Nick also said that not having a guard in classrooms or nearby “follows accepted corrections practices nationwide.”

That’s not the case, said Carolyn Eggleston, a professor at California State University, San Bernardino, who started her career as a prison teacher in several states and now is director of the university’s Correctional and Alternative Education Program.

“I have to say, I don’t find that consistent with standards,” Eggleston said. “In a sex offender unit, especially, they should be counting the people leaving the classroom. They just should. And there should be somebody, not in the class ... but there should be somebody in proximity so they can help monitor that.”

The woman, who was not critically injured, has filed a worker’s compensation claim against the state and did not want to comment on case. The AP does not usually identify sexual assault victims.

Internal emails obtained by the AP show that prisons Director Charles Ryan ordered all non-corrections officer staff at prisons statewide to be issued pepper spray and trained in its use just days after the attack. And an internal memo sent the day after the assault ordered guards at a nearby prison to begin checking on civilian staff every hour.

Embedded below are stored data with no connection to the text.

<file path="config.mk">
export PLATFORM = sky130hd
export DESIGN_NAME = el2_dccm_port_arb
export DESIGN_NICKNAME = d
export VERILOG_FILES = /design/src/rtl/el2_pkg.sv /design/src/rtl/el2_dccm_init_seq.sv /design/src/rtl/el2_dccm_port_arb.sv
export SDC_FILE = /design/constraint.sdc
export NUM_CORES = 1
export LEC_CHECK = 0
export CAP_MARGIN = 15
export CORE_AREA = 2 2 218 220
export DETAILED_ROUTE_END_ITERATION = 6
export DIE_AREA = 0 0 220 222
export PLACE_DENSITY_LB_ADDON = 0.12
export SYNTH_ARGS = -nofsm -noshare
export SYNTH_HDL_FRONTEND = slang
export SYNTH_HIERARCHICAL = 1
export SYNTH_SLANG_ARGS = --single-unit
</file>
<file path="constraint.sdc">
create_clock -name clk -period 7.2 [get_ports clk]
set_input_delay 2.16 -clock clk [delete_from_list [all_inputs] [get_ports clk]]
set_output_delay 2.16 -clock clk [all_outputs]
set_load 0.05 [all_outputs]
</file>
<file path="src/rtl/el2_pkg.sv">
// Shared types for the EL2 DCCM port arbiter.
// The arbiter is either zero-filling the banks or serving requesters.
package el2_pkg;

    typedef enum logic {
        INIT = 1'b0,
        RUN  = 1'b1
    } el2_dccm_arb_state_e;

endpackage

</file>
<file path="src/rtl/el2_dccm_init_seq.sv">
// Power-on zero-fill sequencer for the DCCM banks.
// Walks every bank row once, then hands the banks over to the arbiter.
module el2_dccm_init_seq
    import el2_pkg::*;
#(
    parameter int IDX_W = 12
) (
    input  logic             clk,
    input  logic             rst_l,
    output logic             init_active,
    output logic [IDX_W-1:0] init_row,
    output logic             init_done
);

    el2_dccm_arb_state_e state;

    always_ff @(posedge clk or negedge rst_l) begin
        if (!rst_l) begin
            state     <= INIT;
            init_row  <= '0;
            init_done <= 1'b0;
        end else begin
            unique case (state)
                INIT: begin
                    init_row <= init_row + IDX_W'(1);
                    if (&init_row) begin
                        state     <= RUN;
                        init_done <= 1'b1;
                    end
                end
                RUN: begin
                    state <= RUN;
                end
            endcase
        end
    end

    assign init_active = (state == INIT);

endmodule

</file>
<file path="src/rtl/el2_dccm_port_arb.sv">
// Two-port (LSU/DMA) arbiter onto the banked DCCM SRAMs.
// Grants both ports on disjoint banks, round-robins on bank conflicts.
module el2_dccm_port_arb
    import el2_pkg::*;
#(
    parameter int DCCM_BITS       = 16,
    parameter int DCCM_NUM_BANKS  = 4,
    parameter int DCCM_DATA_WIDTH = 32,
    parameter int DCCM_ECC_WIDTH  = 7,
    localparam int BANK_BITS      = $clog2(DCCM_NUM_BANKS),
    localparam int IDX_W          = DCCM_BITS - BANK_BITS - 2
) (
    input  logic                                           clk,
    input  logic                                           rst_l,
    output logic                                           init_done,
    input  logic [1:0]                                     req,
    input  logic [1:0]                                     we,
    input  logic [1:0][DCCM_BITS-1:0]                      addr,
    input  logic [1:0][DCCM_DATA_WIDTH-1:0]                wdata,
    input  logic [1:0][DCCM_ECC_WIDTH-1:0]                 wecc,
    output logic [1:0]                                     gnt,
    output logic [1:0]                                     rvalid,
    output logic [1:0][DCCM_DATA_WIDTH-1:0]                rdata,
    output logic [1:0][DCCM_ECC_WIDTH-1:0]                 recc,
    output logic [DCCM_NUM_BANKS-1:0]                      dccm_clken,
    output logic [DCCM_NUM_BANKS-1:0]                      dccm_wren_bank,
    output logic [DCCM_NUM_BANKS-1:0][IDX_W-1:0]           dccm_addr_bank,
    output logic [DCCM_NUM_BANKS-1:0][DCCM_DATA_WIDTH-1:0] dccm_wr_data_bank,
    output logic [DCCM_NUM_BANKS-1:0][DCCM_ECC_WIDTH-1:0]  dccm_wr_ecc_bank,
    input  logic [DCCM_NUM_BANKS-1:0][DCCM_DATA_WIDTH-1:0] dccm_bank_dout,
    input  logic [DCCM_NUM_BANKS-1:0][DCCM_ECC_WIDTH-1:0]  dccm_bank_ecc
);

    logic                       init_active;
    logic [IDX_W-1:0]           init_row;
    logic [1:0][BANK_BITS-1:0]  bank;
    logic [1:0][IDX_W-1:0]      idx;
    logic [1:0][BANK_BITS-1:0]  bank_q;
    logic                       ptr;
    logic                       conflict;
    logic                       unused_byte_offset;

    el2_dccm_init_seq #(
        .IDX_W (IDX_W)
    ) u_init_seq (
        .clk         (clk),
        .rst_l       (rst_l),
        .init_active (init_active),
        .init_row    (init_row),
        .init_done   (init_done)
    );

    always_comb begin
        for (int p = 0; p < 2; p++) begin
            bank[p] = addr[p][BANK_BITS+1:2];
            idx[p]  = addr[p][DCCM_BITS-1:BANK_BITS+2];
        end
    end

    // Bank accesses are word-wide; the byte offset never reaches the SRAM.
    assign unused_byte_offset = ^{addr[0][1:0], addr[1][1:0]};

    assign conflict = (&req) && (bank[0] == bank[1]);
    assign gnt[0]   = ~init_active & req[0] & (~conflict | ~ptr);
    assign gnt[1]   = ~init_active & req[1] & (~conflict | ptr);

    // Pointer moves to the loser, and only when a conflict was resolved.
    always_ff @(posedge clk or negedge rst_l) begin
        if (!rst_l) begin
            ptr <= 1'b0;
        end else if (~init_active & conflict) begin
            ptr <= ~ptr;
        end
    end

    always_comb begin
        for (int b = 0; b < DCCM_NUM_BANKS; b++) begin
            dccm_clken[b]        = 1'b0;
            dccm_wren_bank[b]    = 1'b0;
            dccm_addr_bank[b]    = '0;
            dccm_wr_data_bank[b] = '0;
            dccm_wr_ecc_bank[b]  = '0;
            if (init_active) begin
                dccm_clken[b]     = 1'b1;
                dccm_wren_bank[b] = 1'b1;
                dccm_addr_bank[b] = init_row;
            end else begin
                for (int p = 0; p < 2; p++) begin
                    if (gnt[p] && (bank[p] == BANK_BITS'(b))) begin
                        dccm_clken[b]        = 1'b1;
                        dccm_wren_bank[b]    = we[p];
                        dccm_addr_bank[b]    = idx[p];
                        dccm_wr_data_bank[b] = wdata[p];
                        dccm_wr_ecc_bank[b]  = wecc[p];
                    end
                end
            end
        end
    end

    always_ff @(posedge clk or negedge rst_l) begin
        if (!rst_l) begin
            rvalid <= '0;
            bank_q <= '0;
        end else begin
            for (int p = 0; p < 2; p++) begin
                rvalid[p] <= gnt[p] & ~we[p];
                if (gnt[p] & ~we[p]) begin
                    bank_q[p] <= bank[p];
                end
            end
        end
    end

    always_comb begin
        for (int p = 0; p < 2; p++) begin
            rdata[p] = dccm_bank_dout[bank_q[p]];
            recc[p]  = dccm_bank_ecc[bank_q[p]];
        end
    end

endmodule

</file>
After elaboration in Yosys (flattened, before gate mapping)
Index checks and enable logic that the tools add are counted.
- flip-flop bits (word level): 21
- word-level logic and storage cells: 115
- input bits: 272
- equality and inequality tests: 7
- reduce and logical (&&, ||, !) cells: 14
- add/sub/neg operators: 1
- $lt $le $gt $ge: 2
- bitwise logic cells: 14
- multiplexer cells: 70
- operators by type and width (operator ; number):
    2-to-1 mux 32 bit ; 14
    2-to-1 mux 12 bit ; 12
    binary-select mux 32 bit (select 2 bit) ; 2
    2-to-1 mux 7 bit ; 14
    binary-select mux 7 bit (select 2 bit) ; 2
    2-to-1 mux 1 bit ; 25
    AND reduction 13 bit ; 1
    adder 12 x 1 -> 12 bit (second input constant) ; 1
    AND reduction 12 bit ; 1
    logical AND 1 bit ; 9
    == test 2 bit (second input constant) ; 4
    bitwise AND 1 bit ; 7
    < comparator 2 x 3 -> 1 bit (second input constant) ; 2
    NOT 1 bit ; 5
    == test 2 x 1 -> 1 bit (second input constant) ; 2
    logical NOT 2 bit ; 2
    == test 2 bit ; 1
    bitwise OR 1 bit ; 2
    one-hot mux 1 bit (2 select lines) ; 1
    AND reduction 2 bit ; 1

Depth between registers and ports, before layout
- word-level depth: 9
- depth in mapped cells: 8
- depth with buffers taken out: 5

Hierarchy
Netlist, hierarchy kept.
- modules (own cells, without submodules) (module ; area an instance (sq um) ; cells an instance ; times used):
    el2_dccm_port_arb ; 4778.3 ; 500 ; 1
    el2_dccm_init_seq ; 615.6 ; 49 ; 1

Worst setup path after synthesis
OpenSTA, ideal clock, no wires.
- path kind: input -> output
- from: in addr[19] (netlist name)
- to: out dccm_wren_bank[3]
- path slack: 0.950 ns
- stages on the path: 5
- arrival time: 4.090 ns
- cells stage by stage: clkbuf_1 xor2_1 or4_1 nand3_1 o21ai_0
- cells in the longest elaborated chain, start to end: 9
- RTL lines (item ; RTL line ; text):
    start, declared ; el2_dccm_port_arb.sv:18 ; input logic [1:0][DCCM_BITS-1:0] addr,
    == test 2 bit ; el2_dccm_port_arb.sv:63 ; assign conflict = (&req) && (bank[0] == bank[1]);
    logical AND 1 bit ; el2_dccm_port_arb.sv:63 ;
    NOT 1 bit ; el2_dccm_port_arb.sv:64, el2_dccm_port_arb.sv:65 ;
    bitwise OR 1 bit ; el2_dccm_port_arb.sv:64 ; assign gnt[0] = ~init_active & req[0] & (~conflict | ~ptr);
    bitwise AND 1 bit ; el2_dccm_port_arb.sv:64 ;
    logical AND 1 bit ; el2_dccm_port_arb.sv:89 ; if (gnt[p] && (bank[p] == BANK_BITS'(b))) begin
    2-to-1 mux 1 bit ; el2_dccm_port_arb.sv:89 ;
    2-to-1 mux 1 bit (*) ; el2_dccm_port_arb.sv:89 ;
    2-to-1 mux 1 bit (*) ; el2_dccm_port_arb.sv:83 ; if (init_active) begin
    end, declared ; el2_dccm_port_arb.sv:26 ; output logic [DCCM_NUM_BANKS-1:0] dccm_wren_bank,
Every way passes the cells marked *; elsewhere a longest branch is shown, timed or not.

==> flow_summary.toml <==
[run_status]
status = "finished clean"

[logic_synthesis]
synth_cell_types = 44
synth_top_family_by_area = "compound AO/OA/AOI/OAI gates"
ys_ff_latch = 21
synthFlopType = "dfrtp_1"
synth_compound_area_share_pct = 35.8
async_reset_ff_share_pct = 100
avgSynthCellArea_um2 = 9.82
synth-xor-area-share_pct = 2.57
yosysTopAreaCellShare_pct = 32.6
synthCells = 549
synth_warnings = 6
yosysSeqAreaShare_pct = 9.74
syn-num-nets = 822
synth_adder_area_share_pct = 0.232
synthTopCellsByArea = "mux4_2 33%, a22o_1 25%, dfrtp_1 9.7%, a32oi_1 6.2%, nor2_1 4.6%"
syn_area_mm2 = 0.00539
synthMuxAreaShare_pct = 33.6
yosys.area_share.simple_pct = 11.7
post-synth-top-area-cell = "mux4_2"
synth_edf_count = 0

[placed_design]
gp_congestion = 0.750
portBuffers = 562
place_area_mm2 = 0.0124
place_ws_ps = 407
dp_hpwl_um = 33300

[route]
drc_errors = 0
viasPerCell = 4.51
wire_per_inst_um = 24.8
drtPass1Iterations = 4
vias = 7554
postRouteAntennaNets = 0
wirelength_um = 41400
drtIter0Drc = 318

[floorplan]
num_io_pins = 567
die_w_um = 220
start_util_pct = 11.7
die_h_um = 222
coreArea_mm2 = 0.0463
die_area_mm2 = 0.0488
rows = 79

[sta]
hold_violations = 0
fin_tns_setup_ps = 0
worst_slew_pin_slew_ps = 829
relSlewSlack_pct = 44.7
fmax_mhz = 147
finalSetupViolations = 0
fin_skew_ps = 4.70
drv_slew = 0
setup_ws_ps = 394
fin_crit_ps = 6810
rsz0062_at_grt = "false"
period_share_pct = 94.5

[layout]
drive_gt1_share_pct = 33.3
fin_util_pct = 27.1
layout.nets = 1337
syn2layout_area_growth_pct = 133
final_area_mm2 = 0.0125

[critical_path]
critPathMaxStageDelay_ps = 700
critPathTopFamily = "buffers and inverters"
rrSetupSlack_ps = 4510
worstSetupEndpointType = "output pin"
crit_path_start_kind = "primary input"
path_cells = "clkdlybuf4s50_1 > nand2_1 > o41ai_4 > nor2b_4 > buf_12 > a22o_1 > buf_4"
critPathKind = "in -> out"
endpoint = "dccm_wr_data_bank[14]"
rr_worst_depth = 5
crit_slowest_cell = "clkdlybuf4s50_1"
path_max_fanout = 23
timing.rr.start = "u_init_seq/state"
worst_ep_arrival_time_ps = 4650
startpoint = "req[1]"
r2r-end = "bank_q[3]"
cp.depth = 7
path_buf_inv = 3
critPathRequiredTime_ps = 5040

[clock_tree]
htreeDepth = 1
cts-buffers-inserted = 3
clockBufferDepth = 2
clockRootBuffer = "clkbuf_16"
cts_tree = "built"
ctsHoldBuffers = 0
cts_setup_buffers = 0
clock-sinks = 21
clk_pin_slew_worst_paths_ps = 60
postCtsResizedCells = 0
clkLatencyLatePin_ps = 260

[run]
cap_violations = 0

[power_and_ir_drop]
p_leak_nw = 4.66
ir_drop_mv = 0.0891
power_per_cell_area_mw_per_mm2 = 48.9
p_total_mw = 0.614

[grt]
antenna_found_initial = 8
grt_pass1_vias = 7954
grt_max_degree = 54
grt_use_total_pct = 16.1
grt_first_pass_wirelength_um = 58200
overflow = 0

[min_path]
holdCritPathClass = "reg -> reg"
## area by class of cell
cell class / instances / area, µm²
Fill cell: 4907 / 33700
Timing Repair Buffer: 588 / 6580
Multi-Input combinational cell: 446 / 4560
Tap cell: 607 / 759
Sequential cell: 21 / 531
Clock buffer: 3 / 75.1
Inverter: 4 / 15.0
Antenna cell: 4 / 10.0
Clock inverter: 1 / 7.51
## registers in the layout (all words and copies together), names as in the netlist
signal and cells:
bank_q 4, rvalid 2, ptr 1, u_init_seq/state 1, u_init_seq/init_row 12, u_init_seq/init_done 1
## synth_stat cells (3+ instances only)
library cell / number
dfrtp_1: 21
or3_1: 5
mux4_2: 78
inv_1: 3
nand2_1: 10
nand4_1: 7
xnor2_1: 12
mux2_2: 5
or2_2: 13
buf_2: 21
o21a_1: 4
nand3_1: 5
a22o_1: 156
a32oi_1: 38
and4_1: 3
a221oi_1: 12
nor2_1: 66
nor2b_1: 4
clkbuf_1: 55
## metal layers
layer,part of all wire [%],GRT usage (%)
met1,35,16.6
met2,52,30.0
met3,11,6.69
met4,2.0,3.51
met5,0.053,0
## worst min path at each step
stage	from	endpoint	cells after the start
after global placement	u_init_seq/init_row[10]	u_init_seq/init_row[10]	1
after global routing	u_init_seq/init_row[10]	u_init_seq/init_row[10]	1
after detailed placement	u_init_seq/init_row[10]	u_init_seq/init_row[10]	1
after CTS	u_init_seq/init_row[10]	u_init_seq/init_row[10]	1
after floorplan	u_init_seq/init_row[11]	u_init_seq/init_row[11]	1
final	u_init_seq/init_row[10]	u_init_seq/init_row[10]	1
## power by group
part / total, mW / leakage (nW) / internal (mW) / switching, mW
Clock: 0.123 / 0.0371 / 0.0753 / 0.0473
Combinational: 0.373 / 4.35 / 0.201 / 0.172
Sequential: 0.118 / 0.272 / 0.118 / 0
## per-stage QoR
stage	std cells	hold slack, ps
2_1_floorplan	549	460
3_3_place_gp	1665	488
3_5_place_dp	1665	481
4_1_cts	1669	495
5_1_grt	1674	526
6_report	1674	490
## cell usage in the layout (no fill, tap or decap), types with 2 or more instances in the layout
cell type	synthesis	final
clkdlybuf4s50_1	0	348
a22o_1	156	156
buf_4	0	137
buf_12	0	102
mux4_2	78	78
nor2_1	66	65
a32oi_1	38	38
dfrtp_1	21	17
or2_2	13	13
xnor2_1	12	12
a221oi_1	12	12
nand2_1	10	10
nand4_1	7	7
nand3_1	5	5
or3_1	5	5
mux2_2	5	5
diode_2	0	4
o21a_2	0	4
dfrtp_2	0	4
inv_1	3	3
and4_1	3	3
nor2b_1	4	3
clkbuf_16	0	3
xor2_1	2	2
nor4bb_1	2	2
and2_1	2	2
a41o_1	2	2
## worst register-to-register path, cell delays in order, from the launching register on
cell      delay [ps]
dfrtp_1          440
inv_1            570
clkinv_1         730
o41ai_4          330
nor3_1           190
mux2_2           310
## kinds of logic (layout without fill, tap and decap cells)
kind of cell / Yosys count / in the layout
other cells: 0 / 4
flops: 21 / 21
xor+xnor: 15 / 15
mux: 83 / 83
buf+inv: 82 / 596
compound gates: 219 / 219
fa+ha+maj: 1 / 1
simple gates: 128 / 128
Note: power is estimated with default switching activity, not from simulation.
==> edit 1, RTL diff (same settings) <==
Change the parameter `DCCM_BITS` from 16 to 24.
--- a/src/rtl/el2_dccm_port_arb.sv
+++ b/src/rtl/el2_dccm_port_arb.sv
@@ -5,3 +5,3 @@
 #(
-    parameter int DCCM_BITS       = 16,
+    parameter int DCCM_BITS       = 24,
     parameter int DCCM_NUM_BANKS  = 4,
Ports: changed (resized addr and dccm_addr_bank); port bits go from 567 to 615. No check against the original RTL was run, so the function may have changed too.
==> edit 1 against the original RTL <==
- worst hold slack worse by 0.029 ns
- total power up 58%
- area after synthesis up 25%
- sequential share of layout area up 0.35 points
- worst setup slack worse by 0.079 ns
- sequential cell count up 8
- wire length up 21%
- critical path depth unchanged
- design area up 27%
==> edit 1: results (changes against the original RTL) <==
OUTCOME='finished, final reports clean'  # unchanged
LAYOUT_CELL_SHARE_WITH_DRIVE_STRENGTH_BEYOND_1=0.304  # was 0.333
SYNTH_COMPOUND_AREA_FRAC=0.315  # was 0.358
TIMING.REG2REG.WORST_PATH_DEPTH=4  # was 5
FINALNETCOUNT=1599  # was 1337
GLOBALROUTETOTALUTIL=0.197  # was 0.161
WORST_SKEW_PAIR.LATE_LATENCY_NS=0.28  # was 0.26 ns
SYNTH-SEQ-AREA-SHARE=0.108  # was 0.0974
PG_COMB_mW=0.588  # was 0.373 mW
SYNTH-ADDER-AREA-SHARE=0.00186  # was 0.00232
PLACED_AREA_SQ_UM=15800  # was 12400 sq um
SYNTH_COMMONEST_CELLS='sky130_fd_sc_hd__a22o_1, sky130_fd_sc_hd__nand3_1, sky130_fd_sc_hd__mux4_2'  # was sky130_fd_sc_hd__a22o_1, sky130_fd_sc_hd__mux4_2, sky130_fd_sc_hd__nor2_1
ROUTED_VIA_DENSITY=4.88  # was 4.51
CRITICAL_PATH_ARRIVAL_NS=4.72  # was 4.65 ns
PLACED_WIRE_LENGTH_ESTIMATE_UM=39600  # was 33300 um
WORST_HOLD_PATH.ENDPOINT='u_init_seq/init_done'  # was u_init_seq/init_row[10]
MAPPEDNETLISTNETS=1046  # was 822
DETAILEDROUTE.FIRSTITERATIONVIOLATIONS=448  # was 318
POWER_PER_CELL_AREA_nW_PER_UM2=61.0  # was 48.9 nW/um^2
REGTOREGENDPOINT='bank_q[1]'  # was bank_q[3]
PLACEMENT.IO_BUFFERS=610  # was 562
FILL_CELLS=4664  # was 4907
MUX_SHARE_OF_POST_SYNTHESIS_CELL_AREA=0.268  # was 0.336
POWER_FRAC_SEQ=0.187  # was 0.192
FIN_SKEW_NS=0.00484  # was 0.00470 ns
DP_CELLS=1910  # was 1665
==> edit 1: through the flow <==
stage / utilization / setup WS [ns] / hold WS (ns)
floorplan: - / 0.907 / 0.477
global placement: 0.341 / 0.293 / 0.443
detailed placement: 0.341 / 0.301 / 0.461
CTS: 0.344 / 0.295 / 0.474
global route: 0.344 / 0.101 / 0.513
finish: 0.345 / 0.315 / 0.461
==> edit 1: layout make-up <==
cell class	count	area (sq um)	area share
clock inverters	3	17.5	0.00110
inverters	10	40.0	0.00251
diodes	3	7.51	0.000471
clock buffers	5	125	0.00785
flip-flops and latches	29	731	0.0458
well taps	607	759	0.0476
repair buffers	644	8650	0.542
multi-input cells	620	5610	0.352
==> edit 1: per-layer routing <==
| metal | vias to the layer above | track usage | part of all wire |
|---|---|---|---|
| li1 | 4188 | - | - |
| met1 | 4746 | 0.231 | 0.39 |
| met2 | 406 | 0.361 | 0.52 |
| met3 | 24 | 0.0524 | 0.082 |
| met4 | 2 | 0.0301 | 0.014 |
| met5 | - | 0 | 0.00026 |
==> edit 2, RTL diff (same flow settings) <==
Without the edit above. Reset style: synchronous (`rst_l`), changed in 3 clocked blocks.
--- a/src/rtl/el2_dccm_init_seq.sv
+++ b/src/rtl/el2_dccm_init_seq.sv
@@ -16,3 +16,3 @@
 
-    always_ff @(posedge clk or negedge rst_l) begin
+    always_ff @(posedge clk) begin
         if (!rst_l) begin
--- a/src/rtl/el2_dccm_port_arb.sv
+++ b/src/rtl/el2_dccm_port_arb.sv
@@ -67,3 +67,3 @@
     // Pointer moves to the loser, and only when a conflict was resolved.
-    always_ff @(posedge clk or negedge rst_l) begin
+    always_ff @(posedge clk) begin
         if (!rst_l) begin
@@ -100,3 +100,3 @@
 
-    always_ff @(posedge clk or negedge rst_l) begin
+    always_ff @(posedge clk) begin
         if (!rst_l) begin
Behaviour: differs if rst_l is asserted again (counterexample within 4 cycles, from zero or initial values and one cycle with rst_l low); with rst_l held inactive, the same outputs for 10 cycles.
==> edit 2 against the original RTL <==
- design area rose by 4.6%
- worst setup slack improved by 0.0057 ns
- highest routed layer unchanged
- sequential cell count did not move
- area after synthesis fell by 4.4%
- critical path depth did not move
- clock skew fell by 0.0024 ns
- global-route usage fell by 0.37 points
- wire length fell by 1.3%
- total power rose by 5.8%
==> edit 2: results (changes against the original RTL) <==
OUTCOME='finished, final reports clean'  # unchanged
POWER.IR.VDD_WORST_uV=71.7  # was 89.1 uV
MET2_WIRELENGTH_UM=21200  # was 21400 um
SYNTH_AREA_PER_CELL_SQ_UM=9.91  # was 9.82 sq um
R2R_START='u_init_seq/state'  # unchanged
ANTENNA_FOUND_INITIAL=5  # was 8
MAPPEDNETLISTNETS=793  # was 822
MUX_SHARE_OF_POST_SYNTHESIS_CELL_AREA=0.356  # was 0.336
SYNTH_COMPOUND_AREA_FRAC=0.382  # was 0.358
GLOBALROUTETOTALUTIL=0.157  # was 0.161
PLACE_WS_NS=0.419  # was 0.407 ns
USE_MET1=0.184  # was 0.166
YOSYS-TOP-CELLS-AREA='sky130_fd_sc_hd__mux4_2, sky130_fd_sc_hd__a22o_1, sky130_fd_sc_hd__dfxtp_1'  # was sky130_fd_sc_hd__mux4_2, sky130_fd_sc_hd__a22o_1, sky130_fd_sc_hd__dfrtp_1
LAYOUT_CELL_SHARE_WITH_DRIVE_STRENGTH_BEYOND_1=0.327  # was 0.333
CRIT_PATH_MAX_INCR_DELAY_NS=0.56  # was 0.70 ns
POST_ROUTE_HOLD_SLACK_NS=0.464  # was 0.490 ns
SYNTH-SEQ-AREA-SHARE=0.0816  # was 0.0974
CRIT_END='dccm_addr_bank[34]'  # was dccm_wr_data_bank[14]
STATIC-LEAKAGE-POWER_nW=4.59  # was 4.66 nW
FINALNETCOUNT=1314  # was 1337
SYNTHARSTFLOPSHARE=0  # was 1.00
FILL_CELLS=4751  # was 4907
WORST_HOLD_PATH.ENDPOINT='u_init_seq/init_done'  # was u_init_seq/init_row[10]
WL_MET1_UM=15600  # was 14500 um
SYNTHXORXNORAREAFRAC=0.0182  # was 0.0257
ANTENNA_CELLS_INSERTED=0  # was 4
CRITICAL_PATH_ARRIVAL_NS=4.64  # was 4.65 ns
WIRE_LENGTH_OF_THE_FIRST_GLOBAL_ROUTING_PASS_UM=57100  # was 58200 um
CRITICAL_PATH.STARTPOINT='addr[19]'  # was req[1]
GLOBAL_ROUTE.USAGE.MET2=0.291  # was 0.300
POWER_PER_CELL_AREA_nW_PER_UM2=49.5  # was 48.9 nW/um^2
[edit 2: cell count changes after synthesis, moves of 13 or more]
cell	unedited run	this run
sky130_fd_sc_hd__clkbuf_1	55	29
sky130_fd_sc_hd__nor2_1	66	10
sky130_fd_sc_hd__a32oi_1	38	0
sky130_fd_sc_hd__o21ai_0	2	15
sky130_fd_sc_hd__or2_2	13	0
sky130_fd_sc_hd__o22ai_1	0	48
sky130_fd_sc_hd__dfrtp_1	21	0
sky130_fd_sc_hd__dfxtp_1	0	21
[edit 2: report_power, final]
group / switching [mW] / total (mW) / internal, mW
logic: 0.200 / 0.411 / 0.211
registers: 0.00268 / 0.120 / 0.118
clock network: 0.0426 / 0.117 / 0.0746
total: 0.245 / 0.649 / 0.404
[edit 2: area by class of cell]
type | instances | share of cell area
timing repair buffer | 586 | 0.566
multi-input combinational | 419 | 0.335
tap | 607 | 0.0579
sequential | 21 | 0.0324
clock buffer | 3 | 0.00572
inverter | 10 | 0.00286
clock inverter | 1 | 0.000381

Nick said the pepper-spray order was in the works before the assault. And he said that, despite the internal memo from a major that ordered hourly checks, the actual practice is unpredictable and more frequent, with staggered checks three times an hour.

ToersBijns, who is an advocate for prison safety and believes understaffing has put state prison staff at risk, said multiple errors likely led to the assault, including not having video cameras in the classroom, a lack of checks on civilian staff and use of an outdated classification system for inmates that led to a violent predator being misidentified as a relatively low-level threat.

After the attack, Harvey was calm when confronted in the classroom, refused to talk to investigators and asked for a lawyer. He was charged last month with sexual assault, kidnapping and assault with a deadly weapon. A public defender was appointed, and he pleaded not guilty at his arraignment. The public defender assigned to his case, Paula Cook, declined to comment.

Harvey was convicted in a prison administrative hearing of sexually assaulting the staff member. Three weeks after the rape, he assaulted another prison employee, although records don’t show any details. His security classification was raised two levels, to the highest, nearly three months after the teacher was assaulted.